Sound Consumer January 2019

We’re delighted to report that PCC was awarded as the Best Business of the Year among midsize companies in 2018, an honor bestowed by Seattle Business Magazine, which hosts the annual Community Impact Awards.

The Community Impact Awards honor businesses and organizations across Washington that provide strong, tangible benefits to local communities. The award considers criteria that promote social goals, such as job creation, workforce development, and business models. PCC is honored to be recognized in the 2018 Community Impact Awards and attributes much of our achievement to our cooperative business model.

Our community has helped make us who we are. Our commitment to the community has been with us from the very beginning — from the founding of PCC by 15 families in 1953. As a cooperative, we remain member-owned and dedicated to supporting social and environmental community initiatives. After receiving this award, we reflected on some of the highlights that have helped shape our story.

During the 1970s and 1980s, PCC became a leader in the organic and natural food space, helping to lay the foundation for the strong organic supply chain we enjoy today.

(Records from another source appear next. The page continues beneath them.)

==> config.mk <==
export PLATFORM = sky130hd
export DESIGN_NAME = dary_access_ctrl
export DESIGN_NICKNAME = d
export VERILOG_FILES = /design/src/rtl/dary_pkg.sv /design/src/rtl/dary_access_ctrl.sv
export VERILOG_INCLUDE_DIRS = /design/src /design/src/rtl
export SDC_FILE = /design/constraint.sdc
export NUM_CORES = 1
export LEC_CHECK = 0
export BUFFER_PORTS_ARGS = -buffer_cell sky130_fd_sc_hd__buf_2
export CAP_MARGIN = 20
export CORE_AREA = 3 3 390 392
export CTS_CLUSTER_DIAMETER = 40
export DETAILED_ROUTE_END_ITERATION = 12
export DIE_AREA = 0 0 393 395
export GPL_TIMING_DRIVEN = 0
export PLACE_DENSITY_LB_ADDON = 0.1
export SLEW_MARGIN = 25
export SYNTH_ARGS = -nofsm -noshare
export SYNTH_HDL_FRONTEND = slang
export SYNTH_SLANG_ARGS = --single-unit
==> constraint.sdc <==
create_clock -name CLK -period 5.7 [get_ports CLK]
set_input_delay 1.14 -clock CLK [delete_from_list [all_inputs] [get_ports CLK]]
set_output_delay 1.14 -clock CLK [all_outputs]
set_load 0.01 [all_outputs]
### config.mk
export PLATFORM = sky130hd
export DESIGN_NAME = branch_unit_top
export DESIGN_NICKNAME = d
export VERILOG_FILES = /design/src/bu_isa_pkg.sv /design/src/bu_track_pkg.sv /design/src/branch_detect.sv /design/src/branch_tracker.sv /design/src/branch_unit_top.sv
export SDC_FILE = /design/constraint.sdc
export NUM_CORES = 1
export LEC_CHECK = 0
export ABC_CLOCK_PERIOD_IN_PS = 3500
export BUFFER_PORTS_ARGS = -buffer_cell sky130_fd_sc_hd__buf_4
export CAP_MARGIN = 5
export CORE_AREA = 4 4 96 98
export CTS_BUF_LIST = sky130_fd_sc_hd__clkbuf_4 sky130_fd_sc_hd__clkbuf_8
export DETAILED_ROUTE_END_ITERATION = 10
export DIE_AREA = 0 0 100 102
export GPL_ROUTABILITY_DRIVEN = 0
export PLACE_DENSITY = 0.72
export REMOVE_ABC_BUFFERS = 1
export SYNTH_ARGS = -nofsm -noshare
export SYNTH_HDL_FRONTEND = slang
export SYNTH_HIERARCHICAL = 1
export SYNTH_SLANG_ARGS = --single-unit
export TNS_END_PERCENT = 100
### constraint.sdc
create_clock -name clk -period 3.5 [get_ports clk]
set_clock_uncertainty 0.1 [all_clocks]
set_input_delay 0.35 -clock clk [delete_from_list [all_inputs] [get_ports clk]]
set_output_delay 0.35 -clock clk [all_outputs]
set_load 0.05 [all_outputs]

We supported other cooperative ventures to help regional organic producers thrive. In 1973 we helped start Seattle’s P-Patch community garden program, eventually leading to 88 gardens located across the city today.

In 1983 PCC launched Foodworks! to provide cooking and nutrition education in our community. That program is now PCC Cooks, offering 1,600 classes a year.

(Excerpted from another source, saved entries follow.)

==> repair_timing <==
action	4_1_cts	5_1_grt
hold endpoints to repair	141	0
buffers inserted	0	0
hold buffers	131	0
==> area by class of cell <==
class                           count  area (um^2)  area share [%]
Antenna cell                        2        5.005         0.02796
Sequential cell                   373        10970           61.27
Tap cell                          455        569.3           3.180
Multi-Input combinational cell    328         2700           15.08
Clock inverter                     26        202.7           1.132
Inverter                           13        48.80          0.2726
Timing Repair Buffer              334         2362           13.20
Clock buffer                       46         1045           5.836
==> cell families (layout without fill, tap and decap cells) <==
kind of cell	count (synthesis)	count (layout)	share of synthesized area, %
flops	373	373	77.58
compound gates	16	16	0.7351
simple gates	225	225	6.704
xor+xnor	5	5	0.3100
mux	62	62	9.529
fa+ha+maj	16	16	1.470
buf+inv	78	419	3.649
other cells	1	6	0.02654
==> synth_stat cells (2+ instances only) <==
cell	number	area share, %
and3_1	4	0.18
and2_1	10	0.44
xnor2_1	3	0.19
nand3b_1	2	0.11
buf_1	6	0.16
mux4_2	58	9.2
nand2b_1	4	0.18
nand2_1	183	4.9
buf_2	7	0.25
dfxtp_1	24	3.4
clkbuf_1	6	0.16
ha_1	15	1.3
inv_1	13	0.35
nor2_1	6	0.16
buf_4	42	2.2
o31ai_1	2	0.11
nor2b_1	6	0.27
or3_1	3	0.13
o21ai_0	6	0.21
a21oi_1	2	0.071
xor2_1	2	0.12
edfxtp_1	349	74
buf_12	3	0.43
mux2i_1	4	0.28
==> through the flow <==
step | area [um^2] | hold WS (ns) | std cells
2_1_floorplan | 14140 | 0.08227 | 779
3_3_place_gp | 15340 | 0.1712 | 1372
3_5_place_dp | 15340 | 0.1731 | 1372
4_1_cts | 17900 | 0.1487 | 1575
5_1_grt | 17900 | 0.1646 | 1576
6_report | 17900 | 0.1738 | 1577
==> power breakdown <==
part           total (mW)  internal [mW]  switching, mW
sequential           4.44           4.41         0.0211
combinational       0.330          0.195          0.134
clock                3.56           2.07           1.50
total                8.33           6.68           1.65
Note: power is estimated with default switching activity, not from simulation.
## src/rv_pkg.sv

```systemverilog
`default_nettype none

package rv_pkg;

    typedef logic [31:0] xlen_t;
    typedef logic [31:0] inst_t;
    typedef logic [4:0]  reg_idx_t;
    typedef logic [7:0]  byte_t;
    typedef logic [3:0]  byte_en_t;
    typedef logic [3:0]  alu_op_t;
    typedef logic [3:0]  inst_class_t;

    //////////////////////////////////////////////////////////////////////
    // opcodes
    localparam logic [6:0] OP_LUI    = 7'b0110111;
    localparam logic [6:0] OP_AUIPC  = 7'b0010111;
    localparam logic [6:0] OP_JAL    = 7'b1101111;
    localparam logic [6:0] OP_JALR   = 7'b1100111;
    localparam logic [6:0] OP_BRANCH = 7'b1100011;
    localparam logic [6:0] OP_LOAD   = 7'b0000011;
    localparam logic [6:0] OP_STORE  = 7'b0100011;
    localparam logic [6:0] OP_IMM    = 7'b0010011;
    localparam logic [6:0] OP_REG    = 7'b0110011;

    localparam logic [6:0] F7_ALT = 7'b0100000;  // sub, sra, srai

    //////////////////////////////////////////////////////////////////////
    // alu operations
    localparam alu_op_t ALU_ADD  = 4'd0;
    localparam alu_op_t ALU_SUB  = 4'd1;
    localparam alu_op_t ALU_AND  = 4'd2;
    localparam alu_op_t ALU_OR   = 4'd3;
    localparam alu_op_t ALU_XOR  = 4'd4;
    localparam alu_op_t ALU_SLL  = 4'd5;
    localparam alu_op_t ALU_SRL  = 4'd6;
    localparam alu_op_t ALU_SRA  = 4'd7;
    localparam alu_op_t ALU_SLT  = 4'd8;
    localparam alu_op_t ALU_SLTU = 4'd9;

    //////////////////////////////////////////////////////////////////////
    // instruction classes
    localparam inst_class_t CLS_NOP    = 4'd0;
    localparam inst_class_t CLS_ALU    = 4'd1;
    localparam inst_class_t CLS_LOAD   = 4'd2;
    localparam inst_class_t CLS_STORE  = 4'd3;
    localparam inst_class_t CLS_BRANCH = 4'd4;
    localparam inst_class_t CLS_JAL    = 4'd5;
    localparam inst_class_t CLS_JALR   = 4'd6;
    localparam inst_class_t CLS_LUI    = 4'd7;
    localparam inst_class_t CLS_AUIPC  = 4'd8;

    localparam logic [31:0] UART_TX_ADDR_DEFAULT = 32'h0002_0020;

endpackage

`default_nettype wire
```

## src/rv_regfile.sv

```systemverilog
`timescale 1ns/100ps
`default_nettype none

module rv_regfile (
    input  wire               clk,
    input  wire               reset,
    input  rv_pkg::reg_idx_t  i_rs1,
    input  rv_pkg::reg_idx_t  i_rs2,
    input  wire               i_we,
    input  rv_pkg::reg_idx_t  i_rd,
    input  rv_pkg::xlen_t     i_wdata,
    output rv_pkg::xlen_t     o_rs1_data,
    output rv_pkg::xlen_t     o_rs2_data
);

    rv_pkg::xlen_t regs [1:31];  // x0 has no storage

    always_ff @(posedge clk) begin
        if (reset) begin
            for (int i = 1; i < 32; i++) begin
                regs[i] <= '0;
            end
        end else if (i_we && i_rd != 5'd0) begin
            regs[i_rd] <= i_wdata;
        end
    end

    assign o_rs1_data = (i_rs1 == 5'd0) ? '0 : regs[i_rs1];
    assign o_rs2_data = (i_rs2 == 5'd0) ? '0 : regs[i_rs2];

endmodule

`default_nettype wire

```
<file path="config.mk">
export PLATFORM = sky130hd
export DESIGN_NAME = rv_decode
export DESIGN_NICKNAME = d
export VERILOG_FILES = /design/src/rv_pkg.sv /design/src/rv_decode.sv
export SDC_FILE = /design/constraint.sdc
export NUM_CORES = 1
export LEC_CHECK = 0
export BUFFER_PORTS_ARGS = -buffer_cell sky130_fd_sc_hd__clkbuf_2
export CORE_MARGIN = 8
export CORE_UTILIZATION = 40
export DETAILED_ROUTE_END_ITERATION = 6
export PLACE_DENSITY = 0.91
export SETUP_SLACK_MARGIN = 0.3
export SLEW_MARGIN = 20
export SYNTH_ARGS = -nofsm -noshare
export SYNTH_HDL_FRONTEND = slang
export SYNTH_SLANG_ARGS = --single-unit
</file>
<file path="constraint.sdc">
create_clock -name vclk -period 4.1
set_clock_uncertainty 0.2 [all_clocks]
set_input_delay 0.615 -clock vclk [all_inputs]
set_output_delay 0.615 -clock vclk [all_outputs]
set_load 0.01 [all_outputs]
</file>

In 1999 PCC founded the PCC Farmland Fund, now PCC Farmland Trust. Today, PCC Farmland Trust has preserved 23 farms — more than 2,500 acres — across Washington state. Though the Farmland Trust is now its own nonprofit organization, PCC maintains our dedication to farmland preservation, committed to donate $1 million by 2020.

In 2013 PCC launched our bagged apple program, funding food and nutrition programs for children across the region. To date, we’ve donated a total of more than $267,800 from the proceeds of these bagged apple sales.

In 2017 we changed our name to PCC Community Markets to reflect the importance of community to our identity. That year PCC returned 57 percent of its profits to members and contributed an additional 11 percent to organizations in the communities it serves, including schools and nonprofits around the Puget Sound region.

Finally, the passion and dedication of PCC staff is integral to how we operate and who we are. The longevity of our staff is rare in an industry that generally has a very high turnover, with almost 20 percent of PCC staff working with us for more than 10 years.

PCC’s 2018 Community Impact Award marks an achievement of the whole PCC community. Thank you for helping us to grow and thrive.